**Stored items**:
################

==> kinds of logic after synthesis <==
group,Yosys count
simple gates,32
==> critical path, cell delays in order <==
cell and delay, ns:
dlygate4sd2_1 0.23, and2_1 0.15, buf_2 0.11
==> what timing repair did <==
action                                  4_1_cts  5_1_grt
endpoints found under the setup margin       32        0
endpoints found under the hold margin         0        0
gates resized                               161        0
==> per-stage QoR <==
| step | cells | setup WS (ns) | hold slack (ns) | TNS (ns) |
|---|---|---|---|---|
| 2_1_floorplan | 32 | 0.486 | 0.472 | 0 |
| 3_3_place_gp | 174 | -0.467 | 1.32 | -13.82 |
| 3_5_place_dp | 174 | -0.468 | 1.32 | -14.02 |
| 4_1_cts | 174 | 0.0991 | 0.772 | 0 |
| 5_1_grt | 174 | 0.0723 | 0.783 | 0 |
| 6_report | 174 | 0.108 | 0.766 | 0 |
**design/flow/design.v**
```verilog
module mux4_1(regData,q1,q2,q3,q4,reg_no);
input [31:0] q1,q2,q3,q4;
input [1:0] reg_no;
output [31:0] regData;
reg [31:0] regData;
always @(reg_no or q1 or q2 or q3 or q4)
begin
	case(reg_no)
		2'b00: regData <= q1;
		2'b01: regData <= q2;
		2'b10: regData <= q3;
		2'b11: regData <= q4;
	endcase
end
endmodule
module tbmux4_1;
reg [31:0] q1,q2,q3,q4;
reg [1:0] reg_no;
wire [31:0] regData;
mux4_1 m(regData,q1,q2,q3,q4,reg_no);
initial
begin
$monitor($time," reg_no = %b ,regData = %d ,q1 = %d ,q2 = %d,q3 = %d ,q4 = %d",reg_no,regData,q1,q2,q3,q4);
q1 = 32'd16171;
q2 = 32'd69192333;
q3 = 32'd22222222;
q4 = 32'd33333333;
reg_no = 2'b00;
#5 reg_no = 2'b01;
#5 q2 = 32'd444444444;
#5 reg_no = 2'b10;
#5 q3 = 32'd55555555;
#5 reg_no = 2'b11;
#5 q4 = 32'd111111;
end
endmodule
```
===== design.v =====
module full_adder(S,C,V,A,B,M);
input [3:0] A,B;
input M;
output [3:0] S;
output C,V;
reg C,V;
reg [3:0] S;
reg [3:0] BNOT;
reg [4:0] CA;
integer i;
always @(A or B or M)
begin
	if(M == 1'b0)
	begin
		CA[0] = M;
		for (i=0; i<4; i=i+1) 
        begin
			S[i] = ( A[i] ^ B[i] ) ^ CA[i];
			if(i == 3)
			begin
				CA[i+1] = (A[i] & B[i]) | CA[i] & (A[i] ^ B[i]);
				C = CA[i+1];
				V = C ^ CA[i];
			end
			else
			begin
				CA[i+1] = (A[i] & B[i]) | CA[i] & (A[i] ^ B[i]);
			end
		end
	end
	else
	begin
	if(M == 1'b1)
	begin
		CA[0] = M;
		for (i=0; i<4; i=i+1) 
        begin
			BNOT[i] = B[i] ^ 1'b1;
			S[i] = ( A[i] ^ BNOT[i] ) ^ CA[i];
			if(i == 3)
			begin
				CA[i+1] = (A[i] & BNOT[i]) | CA[i] & (A[i] ^ BNOT[i]);
				C = CA[i+1];
				V = C ^ CA[i];
			end
			else
			begin
				CA[i+1] = (A[i] & BNOT[i]) | CA[i] & (A[i] ^ BNOT[i]);
			end
		end
	end
	end
end	
endmodule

################

**WHAT THE EXERCISE ASKS**: Say how many lines of the records include the word "found", and give nothing but the number.

**OUTPUT FOR THIS TASK**: 2